● **Task description**:
In the entries, find all lines that hold the word "constraint" and copy them.

● **Source data**:
[Start of Attachment]

**config.mk**
```make
export PLATFORM = sky130hd
export DESIGN_NAME = adc_channel_ema_store_flat
export DESIGN_NICKNAME = d
export VERILOG_FILES = /design/src/sv/acs_pkg.sv /design/src/sv/acs_ifs.sv /design/src/sv/acs_ram.sv /design/src/sv/acs_apb_regs.sv /design/src/sv/acs_ema.sv /design/src/sv/adc_channel_ema_store.sv /design/src/flat_wrapper.sv
export SDC_FILE = /design/constraint.sdc
export NUM_CORES = 2
export LEC_CHECK = 0
export ABC_AREA = 0
export BUFFER_PORTS_ARGS = -buffer_cell sky130_fd_sc_hd__buf_4
export CORE_ASPECT_RATIO = 0.7
export CORE_MARGIN = 2
export CORE_UTILIZATION = 55
export CTS_CLUSTER_DIAMETER = 50
export DETAILED_ROUTE_END_ITERATION = 7
export PLACE_DENSITY = 0.74
export SYNTH_ARGS = -nofsm -noshare
export SYNTH_HDL_FRONTEND = slang
export SYNTH_HIERARCHICAL = 1
export SYNTH_SLANG_ARGS = --single-unit
```
**constraint.sdc**
```tcl
create_clock -name clk -period 7.76 [get_ports clk]
set_input_delay 0.776 -clock clk [delete_from_list [all_inputs] [get_ports clk]]
set_output_delay 0.776 -clock clk [all_outputs]
set_load 0.02 [all_outputs]
```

[End of Attachment]

● **Completed task**:
export SDC_FILE = /design/constraint.sdc
**constraint.sdc**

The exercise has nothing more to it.